## ABOUT THIS EXERCISE
Each entry below is to be transcribed exactly.

## DATA
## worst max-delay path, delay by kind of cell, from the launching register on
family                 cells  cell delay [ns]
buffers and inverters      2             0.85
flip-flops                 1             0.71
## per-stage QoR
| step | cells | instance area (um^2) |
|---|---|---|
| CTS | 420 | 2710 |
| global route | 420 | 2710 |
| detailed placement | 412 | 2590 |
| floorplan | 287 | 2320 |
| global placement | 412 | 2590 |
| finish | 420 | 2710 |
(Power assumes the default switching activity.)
**config.mk**
```make
export PLATFORM = sky130hd
export DESIGN_NAME = flash_owner_arb
export DESIGN_NICKNAME = d
export VERILOG_FILES = /design/src/rtl/flash_owner_pkg.sv /design/src/rtl/flash_owner_regs.sv /design/src/rtl/flash_owner_fsm.sv /design/src/rtl/flash_owner_sel.sv /design/src/rtl/flash_owner_arb.sv
export SDC_FILE = /design/constraint.sdc
export NUM_CORES = 1
export LEC_CHECK = 0
export BUFFER_PORTS_ARGS = -buffer_cell sky130_fd_sc_hd__buf_2
export CORE_MARGIN = 2
export CORE_UTILIZATION = 29
export DETAILED_ROUTE_END_ITERATION = 8
export PLACE_DENSITY = 0.81
export SYNTH_ARGS = -nofsm -noshare
export SYNTH_HDL_FRONTEND = slang
export SYNTH_SLANG_ARGS = --single-unit
```
**constraint.sdc**
```tcl
create_clock -name clk -period 1.55 [get_ports clk]
set_input_delay 0.0775 -clock clk [delete_from_list [all_inputs] [get_ports clk]]
set_output_delay 0.0775 -clock clk [all_outputs]
set_load 0.005 [all_outputs]
```
**src/rtl/flash_owner_pkg.sv**
```systemverilog
package flash_owner_pkg;

  localparam int NUM_MASTERS = 3;
  localparam int OWNER_W     = 3;

  // owner codes double as one-hot master positions
  localparam logic [OWNER_W-1:0] OWN_IDLE   = 3'd0;
  localparam logic [OWNER_W-1:0] OWN_CTRL   = 3'd1;
  localparam logic [OWNER_W-1:0] OWN_HOST   = 3'd2;
  localparam logic [OWNER_W-1:0] OWN_LOADER = 3'd4;

  localparam int IDX_CTRL   = 0;
  localparam int IDX_HOST   = 1;
  localparam int IDX_LOADER = 2;

  // control register field positions
  localparam int FLD_OWNER_LSB = 0;
  localparam int FLD_CTRL_REQ  = 4;
  localparam int FLD_HOST_REQ  = 5;

  // fixed priority pick: loader, then controller, then host
  function automatic logic [OWNER_W-1:0] pick_owner(input logic [NUM_MASTERS-1:0] req);
    logic [OWNER_W-1:0] w;
    w = OWN_IDLE;
    if (req[IDX_LOADER])      w = OWN_LOADER;
    else if (req[IDX_CTRL])   w = OWN_CTRL;
    else if (req[IDX_HOST])   w = OWN_HOST;
    return w;
  endfunction

  // is the current owner still requesting
  function automatic logic owner_holds(input logic [OWNER_W-1:0] owner,
                                       input logic [NUM_MASTERS-1:0] req);
    return |(owner & req);
  endfunction

endpackage

```
**src/rtl/flash_owner_regs.sv**
```systemverilog
module flash_owner_regs
  import flash_owner_pkg::*;
#(
  parameter int ADDR_W      = 12,
  parameter int DATA_W      = 32,
  parameter logic [ADDR_W-1:0] CTRL_OFFSET = 12'h1D0
) (
  input  logic                clk,
  input  logic                rst_n,
  input  logic                wr_en,
  input  logic [ADDR_W-1:0]   addr,
  input  logic [DATA_W-1:0]   wdata,
  input  logic [OWNER_W-1:0]  owner,
  output logic                ctrl_req,
  output logic                host_req,
  output logic [DATA_W-1:0]   rdata
);

  logic hit;
  logic wr_hit;
  logic unused_wbits;

  assign hit    = (addr == CTRL_OFFSET);
  assign wr_hit = wr_en && hit;
  // owner bits and upper bits of write data are deliberately dropped
  assign unused_wbits = ^wdata;

  always_ff @(posedge clk) begin
    if (!rst_n) begin
      ctrl_req <= 1'b0;
      host_req <= 1'b0;
    end else if (wr_hit) begin
      ctrl_req <= wdata[FLD_CTRL_REQ];
      host_req <= wdata[FLD_HOST_REQ];
    end
  end

  always_comb begin
    rdata = '0;
    if (hit) begin
      rdata[FLD_OWNER_LSB +: OWNER_W] = owner;
      rdata[FLD_CTRL_REQ]             = ctrl_req;
      rdata[FLD_HOST_REQ]             = host_req;
    end
  end

endmodule

```
**src/rtl/flash_owner_fsm.sv**
```systemverilog
module flash_owner_fsm
  import flash_owner_pkg::*;
(
  input  logic                   clk,
  input  logic                   rst_n,
  input  logic [NUM_MASTERS-1:0] req,
  output logic [OWNER_W-1:0]     owner,
  output logic                   grant_evt,
  output logic                   release_evt
);

  logic [OWNER_W-1:0] owner_d;
  logic               is_idle;

  assign is_idle     = (owner == OWN_IDLE);
  assign grant_evt   = is_idle && (pick_owner(req) != OWN_IDLE);
  assign release_evt = !is_idle && !owner_holds(owner, req);

  always_comb begin
    owner_d = owner;
    if (is_idle)          owner_d = pick_owner(req);
    else if (release_evt) owner_d = OWN_IDLE;
  end

  always_ff @(posedge clk) begin
    if (!rst_n) owner <= OWN_IDLE;
    else        owner <= owner_d;
  end

endmodule

```
**src/rtl/flash_owner_sel.sv**
```systemverilog
module flash_owner_sel
  import flash_owner_pkg::*;
(
  input  logic [OWNER_W-1:0]     owner,
  output logic [NUM_MASTERS-1:0] sel
);

  for (genvar i = 0; i < NUM_MASTERS; i++) begin : g_sel
    localparam logic [OWNER_W-1:0] CODE = OWNER_W'(1) << i;
    assign sel[i] = (owner == CODE);
  end

endmodule

```
**src/rtl/flash_owner_arb.sv**
```systemverilog
module flash_owner_arb
  import flash_owner_pkg::*;
#(
  parameter int ADDR_W = 12,
  parameter int DATA_W = 32,
  parameter logic [ADDR_W-1:0] CTRL_OFFSET = 12'h1D0
) (
  input  logic              clk,
  input  logic              rst_n,
  input  logic              reg_wr_en,
  input  logic [ADDR_W-1:0] reg_addr,
  input  logic [DATA_W-1:0] reg_wdata,
  output logic [DATA_W-1:0] reg_rdata,
  input  logic              loader_req_i,
  output logic [2:0]        flash_sel_o
);

  logic [OWNER_W-1:0]     owner_code;
  logic                   ctrl_req;
  logic                   host_req;
  logic [NUM_MASTERS-1:0] req_vec;
  logic                   grant_evt;
  logic                   release_evt;

  assign req_vec[IDX_CTRL]   = ctrl_req;
  assign req_vec[IDX_HOST]   = host_req;
  assign req_vec[IDX_LOADER] = loader_req_i;

  flash_owner_regs #(
    .ADDR_W(ADDR_W), .DATA_W(DATA_W), .CTRL_OFFSET(CTRL_OFFSET)
  ) u_regs (
    .clk(clk), .rst_n(rst_n), .wr_en(reg_wr_en), .addr(reg_addr),
    .wdata(reg_wdata), .owner(owner_code), .ctrl_req(ctrl_req),
    .host_req(host_req), .rdata(reg_rdata)
  );

  flash_owner_fsm u_fsm (
    .clk(clk), .rst_n(rst_n), .req(req_vec), .owner(owner_code),
    .grant_evt(grant_evt), .release_evt(release_evt)
  );

  flash_owner_sel u_sel (
    .owner(owner_code), .sel(flash_sel_o)
  );

endmodule

```
==> results of run 1 <==
[registers in the layout (all words and copies together) (netlist names)]
register         cells
u_regs.ctrl_req      1
u_fsm.owner          3
u_regs.host_req      1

## ANSWER TO THE PROBLEM
## worst max-delay path, delay by kind of cell, from the launching register on
family                 cells  cell delay [ns]
buffers and inverters      2             0.85
flip-flops                 1             0.71
## per-stage QoR
| step | cells | instance area (um^2) |
|---|---|---|
| CTS | 420 | 2710 |
| global route | 420 | 2710 |
| detailed placement | 412 | 2590 |
| floorplan | 287 | 2320 |
| global placement | 412 | 2590 |
| finish | 420 | 2710 |
(Power assumes the default switching activity.)
**config.mk**
```make
export PLATFORM = sky130hd
export DESIGN_NAME = flash_owner_arb
export DESIGN_NICKNAME = d
export VERILOG_FILES = /design/src/rtl/flash_owner_pkg.sv /design/src/rtl/flash_owner_regs.sv /design/src/rtl/flash_owner_fsm.sv /design/src/rtl/flash_owner_sel.sv /design/src/rtl/flash_owner_arb.sv
export SDC_FILE = /design/constraint.sdc
export NUM_CORES = 1
export LEC_CHECK = 0
export BUFFER_PORTS_ARGS = -buffer_cell sky130_fd_sc_hd__buf_2
export CORE_MARGIN = 2
export CORE_UTILIZATION = 29
export DETAILED_ROUTE_END_ITERATION = 8
export PLACE_DENSITY = 0.81
export SYNTH_ARGS = -nofsm -noshare
export SYNTH_HDL_FRONTEND = slang
export SYNTH_SLANG_ARGS = --single-unit
```
**constraint.sdc**
```tcl
create_clock -name clk -period 1.55 [get_ports clk]
set_input_delay 0.0775 -clock clk [delete_from_list [all_inputs] [get_ports clk]]
set_output_delay 0.0775 -clock clk [all_outputs]
set_load 0.005 [all_outputs]
```
**src/rtl/flash_owner_pkg.sv**
```systemverilog
package flash_owner_pkg;

  localparam int NUM_MASTERS = 3;
  localparam int OWNER_W     = 3;

  // owner codes double as one-hot master positions
  localparam logic [OWNER_W-1:0] OWN_IDLE   = 3'd0;
  localparam logic [OWNER_W-1:0] OWN_CTRL   = 3'd1;
  localparam logic [OWNER_W-1:0] OWN_HOST   = 3'd2;
  localparam logic [OWNER_W-1:0] OWN_LOADER = 3'd4;

  localparam int IDX_CTRL   = 0;
  localparam int IDX_HOST   = 1;
  localparam int IDX_LOADER = 2;

  // control register field positions
  localparam int FLD_OWNER_LSB = 0;
  localparam int FLD_CTRL_REQ  = 4;
  localparam int FLD_HOST_REQ  = 5;

  // fixed priority pick: loader, then controller, then host
  function automatic logic [OWNER_W-1:0] pick_owner(input logic [NUM_MASTERS-1:0] req);
    logic [OWNER_W-1:0] w;
    w = OWN_IDLE;
    if (req[IDX_LOADER])      w = OWN_LOADER;
    else if (req[IDX_CTRL])   w = OWN_CTRL;
    else if (req[IDX_HOST])   w = OWN_HOST;
    return w;
  endfunction

  // is the current owner still requesting
  function automatic logic owner_holds(input logic [OWNER_W-1:0] owner,
                                       input logic [NUM_MASTERS-1:0] req);
    return |(owner & req);
  endfunction

endpackage

```
**src/rtl/flash_owner_regs.sv**
```systemverilog
module flash_owner_regs
  import flash_owner_pkg::*;
#(
  parameter int ADDR_W      = 12,
  parameter int DATA_W      = 32,
  parameter logic [ADDR_W-1:0] CTRL_OFFSET = 12'h1D0
) (
  input  logic                clk,
  input  logic                rst_n,
  input  logic                wr_en,
  input  logic [ADDR_W-1:0]   addr,
  input  logic [DATA_W-1:0]   wdata,
  input  logic [OWNER_W-1:0]  owner,
  output logic                ctrl_req,
  output logic                host_req,
  output logic [DATA_W-1:0]   rdata
);

  logic hit;
  logic wr_hit;
  logic unused_wbits;

  assign hit    = (addr == CTRL_OFFSET);
  assign wr_hit = wr_en && hit;
  // owner bits and upper bits of write data are deliberately dropped
  assign unused_wbits = ^wdata;

  always_ff @(posedge clk) begin
    if (!rst_n) begin
      ctrl_req <= 1'b0;
      host_req <= 1'b0;
    end else if (wr_hit) begin
      ctrl_req <= wdata[FLD_CTRL_REQ];
      host_req <= wdata[FLD_HOST_REQ];
    end
  end

  always_comb begin
    rdata = '0;
    if (hit) begin
      rdata[FLD_OWNER_LSB +: OWNER_W] = owner;
      rdata[FLD_CTRL_REQ]             = ctrl_req;
      rdata[FLD_HOST_REQ]             = host_req;
    end
  end

endmodule

```
**src/rtl/flash_owner_fsm.sv**
```systemverilog
module flash_owner_fsm
  import flash_owner_pkg::*;
(
  input  logic                   clk,
  input  logic                   rst_n,
  input  logic [NUM_MASTERS-1:0] req,
  output logic [OWNER_W-1:0]     owner,
  output logic                   grant_evt,
  output logic                   release_evt
);

  logic [OWNER_W-1:0] owner_d;
  logic               is_idle;

  assign is_idle     = (owner == OWN_IDLE);
  assign grant_evt   = is_idle && (pick_owner(req) != OWN_IDLE);
  assign release_evt = !is_idle && !owner_holds(owner, req);

  always_comb begin
    owner_d = owner;
    if (is_idle)          owner_d = pick_owner(req);
    else if (release_evt) owner_d = OWN_IDLE;
  end

  always_ff @(posedge clk) begin
    if (!rst_n) owner <= OWN_IDLE;
    else        owner <= owner_d;
  end

endmodule

```
**src/rtl/flash_owner_sel.sv**
```systemverilog
module flash_owner_sel
  import flash_owner_pkg::*;
(
  input  logic [OWNER_W-1:0]     owner,
  output logic [NUM_MASTERS-1:0] sel
);

  for (genvar i = 0; i < NUM_MASTERS; i++) begin : g_sel
    localparam logic [OWNER_W-1:0] CODE = OWNER_W'(1) << i;
    assign sel[i] = (owner == CODE);
  end

endmodule

```
**src/rtl/flash_owner_arb.sv**
```systemverilog
module flash_owner_arb
  import flash_owner_pkg::*;
#(
  parameter int ADDR_W = 12,
  parameter int DATA_W = 32,
  parameter logic [ADDR_W-1:0] CTRL_OFFSET = 12'h1D0
) (
  input  logic              clk,
  input  logic              rst_n,
  input  logic              reg_wr_en,
  input  logic [ADDR_W-1:0] reg_addr,
  input  logic [DATA_W-1:0] reg_wdata,
  output logic [DATA_W-1:0] reg_rdata,
  input  logic              loader_req_i,
  output logic [2:0]        flash_sel_o
);

  logic [OWNER_W-1:0]     owner_code;
  logic                   ctrl_req;
  logic                   host_req;
  logic [NUM_MASTERS-1:0] req_vec;
  logic                   grant_evt;
  logic                   release_evt;

  assign req_vec[IDX_CTRL]   = ctrl_req;
  assign req_vec[IDX_HOST]   = host_req;
  assign req_vec[IDX_LOADER] = loader_req_i;

  flash_owner_regs #(
    .ADDR_W(ADDR_W), .DATA_W(DATA_W), .CTRL_OFFSET(CTRL_OFFSET)
  ) u_regs (
    .clk(clk), .rst_n(rst_n), .wr_en(reg_wr_en), .addr(reg_addr),
    .wdata(reg_wdata), .owner(owner_code), .ctrl_req(ctrl_req),
    .host_req(host_req), .rdata(reg_rdata)
  );

  flash_owner_fsm u_fsm (
    .clk(clk), .rst_n(rst_n), .req(req_vec), .owner(owner_code),
    .grant_evt(grant_evt), .release_evt(release_evt)
  );

  flash_owner_sel u_sel (
    .owner(owner_code), .sel(flash_sel_o)
  );

endmodule

```
==> results of run 1 <==
[registers in the layout (all words and copies together) (netlist names)]
register         cells
u_regs.ctrl_req      1
u_fsm.owner          3
u_regs.host_req      1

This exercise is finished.